I like this job a lot more than my last job. The pay’s not as good, sure. The health insurance takes a while to kick in, and I have to pay for it, sure. Rent’s much lower (ah, the joys of living with a parent who’s not interested in making money off you). But when I’m bored at work, I can do something about it.

Wow. Under 2 pages to give a general update. I must be leaving something out.

Oh! Mom and I took the rail runner to santa fe one day a couple weeks ago. I nearly bought a $70 pair of flip flops. They looked nice and sturdy. But the store doesn’t do wide width. Ah, well. their loss is my wallet’s safety, I suppose. Our day trip vacation was dampened a bit by a movie crew filming some movie in santa fe plaza. We couldn’t go just anywhere. But we still had a mostly good day.
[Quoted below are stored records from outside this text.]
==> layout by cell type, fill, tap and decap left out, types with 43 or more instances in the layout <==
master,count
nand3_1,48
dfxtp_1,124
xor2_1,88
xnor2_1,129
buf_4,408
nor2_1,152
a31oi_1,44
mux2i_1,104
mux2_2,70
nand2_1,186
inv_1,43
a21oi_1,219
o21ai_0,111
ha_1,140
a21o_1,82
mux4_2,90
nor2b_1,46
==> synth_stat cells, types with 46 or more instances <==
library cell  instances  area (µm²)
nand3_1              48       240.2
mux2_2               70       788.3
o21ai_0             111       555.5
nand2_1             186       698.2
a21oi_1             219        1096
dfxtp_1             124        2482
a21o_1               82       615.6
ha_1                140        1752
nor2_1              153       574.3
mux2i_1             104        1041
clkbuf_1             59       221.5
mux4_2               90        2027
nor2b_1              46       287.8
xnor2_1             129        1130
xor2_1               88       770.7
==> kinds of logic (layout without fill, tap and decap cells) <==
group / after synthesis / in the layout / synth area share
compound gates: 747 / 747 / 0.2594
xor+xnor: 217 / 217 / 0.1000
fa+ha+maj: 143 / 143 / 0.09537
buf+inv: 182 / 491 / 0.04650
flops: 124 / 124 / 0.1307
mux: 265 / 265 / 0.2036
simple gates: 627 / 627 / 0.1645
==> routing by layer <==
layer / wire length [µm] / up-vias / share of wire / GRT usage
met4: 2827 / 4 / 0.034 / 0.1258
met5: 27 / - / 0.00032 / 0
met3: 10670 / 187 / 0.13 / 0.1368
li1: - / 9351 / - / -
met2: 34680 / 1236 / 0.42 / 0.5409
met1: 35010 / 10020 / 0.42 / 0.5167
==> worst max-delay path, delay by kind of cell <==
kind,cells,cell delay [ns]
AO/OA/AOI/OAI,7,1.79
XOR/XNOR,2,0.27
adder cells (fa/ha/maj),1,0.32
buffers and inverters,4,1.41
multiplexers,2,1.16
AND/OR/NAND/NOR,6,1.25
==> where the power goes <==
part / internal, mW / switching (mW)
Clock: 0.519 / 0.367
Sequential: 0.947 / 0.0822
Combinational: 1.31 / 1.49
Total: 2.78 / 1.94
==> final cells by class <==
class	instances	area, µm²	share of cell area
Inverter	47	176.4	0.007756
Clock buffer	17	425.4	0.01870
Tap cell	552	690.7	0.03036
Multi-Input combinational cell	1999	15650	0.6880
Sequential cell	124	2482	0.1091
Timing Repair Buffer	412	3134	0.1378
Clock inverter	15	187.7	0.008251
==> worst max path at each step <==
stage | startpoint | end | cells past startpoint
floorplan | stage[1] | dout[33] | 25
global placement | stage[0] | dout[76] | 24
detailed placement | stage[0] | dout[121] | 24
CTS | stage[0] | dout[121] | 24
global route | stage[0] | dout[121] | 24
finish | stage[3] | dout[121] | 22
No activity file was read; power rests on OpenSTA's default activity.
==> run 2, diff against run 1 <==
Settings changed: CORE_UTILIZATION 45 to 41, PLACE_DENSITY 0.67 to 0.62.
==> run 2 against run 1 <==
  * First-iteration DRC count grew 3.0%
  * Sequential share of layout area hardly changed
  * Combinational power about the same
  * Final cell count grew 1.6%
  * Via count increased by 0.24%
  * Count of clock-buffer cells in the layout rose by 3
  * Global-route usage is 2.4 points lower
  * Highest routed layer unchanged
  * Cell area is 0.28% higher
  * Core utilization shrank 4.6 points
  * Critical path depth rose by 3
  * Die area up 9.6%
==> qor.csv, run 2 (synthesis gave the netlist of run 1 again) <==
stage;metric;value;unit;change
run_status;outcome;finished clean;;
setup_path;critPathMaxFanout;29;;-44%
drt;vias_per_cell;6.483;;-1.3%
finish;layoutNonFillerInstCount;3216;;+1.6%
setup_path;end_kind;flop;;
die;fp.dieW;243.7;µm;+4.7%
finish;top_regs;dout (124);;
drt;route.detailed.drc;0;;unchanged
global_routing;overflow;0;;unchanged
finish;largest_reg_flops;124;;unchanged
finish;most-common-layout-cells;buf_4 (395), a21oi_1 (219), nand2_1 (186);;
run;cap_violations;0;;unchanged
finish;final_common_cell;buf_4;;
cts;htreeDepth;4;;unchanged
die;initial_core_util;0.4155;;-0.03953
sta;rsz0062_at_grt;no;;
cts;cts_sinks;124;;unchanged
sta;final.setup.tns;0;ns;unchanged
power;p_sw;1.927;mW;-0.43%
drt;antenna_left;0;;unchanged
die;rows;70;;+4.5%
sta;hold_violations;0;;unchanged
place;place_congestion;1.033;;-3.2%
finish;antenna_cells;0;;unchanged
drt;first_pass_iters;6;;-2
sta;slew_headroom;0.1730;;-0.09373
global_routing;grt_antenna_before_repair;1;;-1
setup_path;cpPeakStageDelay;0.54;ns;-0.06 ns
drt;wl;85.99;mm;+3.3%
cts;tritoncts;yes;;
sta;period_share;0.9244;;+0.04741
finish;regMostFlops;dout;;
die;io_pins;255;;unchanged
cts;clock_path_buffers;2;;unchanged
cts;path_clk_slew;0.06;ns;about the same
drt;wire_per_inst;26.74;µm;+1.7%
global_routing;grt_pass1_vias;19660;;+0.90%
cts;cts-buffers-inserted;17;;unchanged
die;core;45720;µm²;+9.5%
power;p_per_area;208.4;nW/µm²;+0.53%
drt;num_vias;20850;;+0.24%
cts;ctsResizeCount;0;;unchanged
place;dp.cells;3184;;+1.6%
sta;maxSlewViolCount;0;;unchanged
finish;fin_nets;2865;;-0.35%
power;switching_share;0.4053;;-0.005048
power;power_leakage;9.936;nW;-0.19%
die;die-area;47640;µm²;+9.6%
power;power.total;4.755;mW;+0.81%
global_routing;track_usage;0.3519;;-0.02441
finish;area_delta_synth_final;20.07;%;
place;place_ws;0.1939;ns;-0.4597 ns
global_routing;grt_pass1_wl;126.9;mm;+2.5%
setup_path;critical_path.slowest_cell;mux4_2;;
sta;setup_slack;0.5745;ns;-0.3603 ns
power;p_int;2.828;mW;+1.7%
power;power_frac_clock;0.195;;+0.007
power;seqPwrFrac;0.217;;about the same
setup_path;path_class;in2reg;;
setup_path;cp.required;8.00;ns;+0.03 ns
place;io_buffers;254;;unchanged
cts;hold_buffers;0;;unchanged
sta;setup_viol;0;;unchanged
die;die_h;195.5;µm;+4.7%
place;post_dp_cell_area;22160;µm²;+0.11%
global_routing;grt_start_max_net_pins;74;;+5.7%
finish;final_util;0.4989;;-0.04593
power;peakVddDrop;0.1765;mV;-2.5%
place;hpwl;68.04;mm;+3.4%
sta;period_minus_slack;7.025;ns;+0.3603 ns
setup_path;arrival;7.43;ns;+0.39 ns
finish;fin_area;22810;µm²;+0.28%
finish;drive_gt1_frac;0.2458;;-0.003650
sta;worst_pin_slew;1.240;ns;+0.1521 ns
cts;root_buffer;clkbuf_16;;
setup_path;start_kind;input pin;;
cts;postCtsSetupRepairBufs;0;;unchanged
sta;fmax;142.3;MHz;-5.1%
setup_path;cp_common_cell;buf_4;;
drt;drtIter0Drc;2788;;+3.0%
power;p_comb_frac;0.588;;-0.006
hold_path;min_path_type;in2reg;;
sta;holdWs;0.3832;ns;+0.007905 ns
On the way back, sitting on the train, the light was failing a bit early. It was hazy for some reason. Driving back home from the train station, we couldn’t make out any details on the sandias until nearly tramway. We wondered where the fire was. It was grey, not tan, so it wasn’t a sand storm; it was a fire. Apparently, this fire is about 240 miles away. I can’t imagine how much smoke there is closer.

But then, the winds have yet to die down this year. This windy this late in the year is quite unusual for these parts. The winds are helping the fires and hindering the firefighters. The winds are blowing the rain away, too. plus, it’s a little hotter than usual for this time of year, which also hurts the firefighters. But the wind itself and the utter dryness we’ve got right now are the big things the firefighters don’t want.

I’m usually quite patient with whatever the weather decides to do. after all, aside from prayer, what can I do to change the weather? But I’m tired of all this wind. I’m tired of this 2% humidity. The only thing I wanna see that 2% tagged onto is fat content in my milk. (actually, I like whole milk, so I don’t even like seeing 2% there.) I miss humidity. I miss rain. I miss breathing clear, fresh air. I don’t miss the occasional breath of farm fresh air. I don’t miss not being able to read. I don’t miss not being able to communicate with the people around me.

Oh! That reminds me of something that happened at work. One of my bilingual Hispanic coworkers was asked (in English) to do something. His response: no speako ingles.
We all laughed. He’s apparently trilingual: English, Spanish, and spanglish.

And with that, I’ll leave y’all, my devoted readers, to return to your regularly scheduled lives.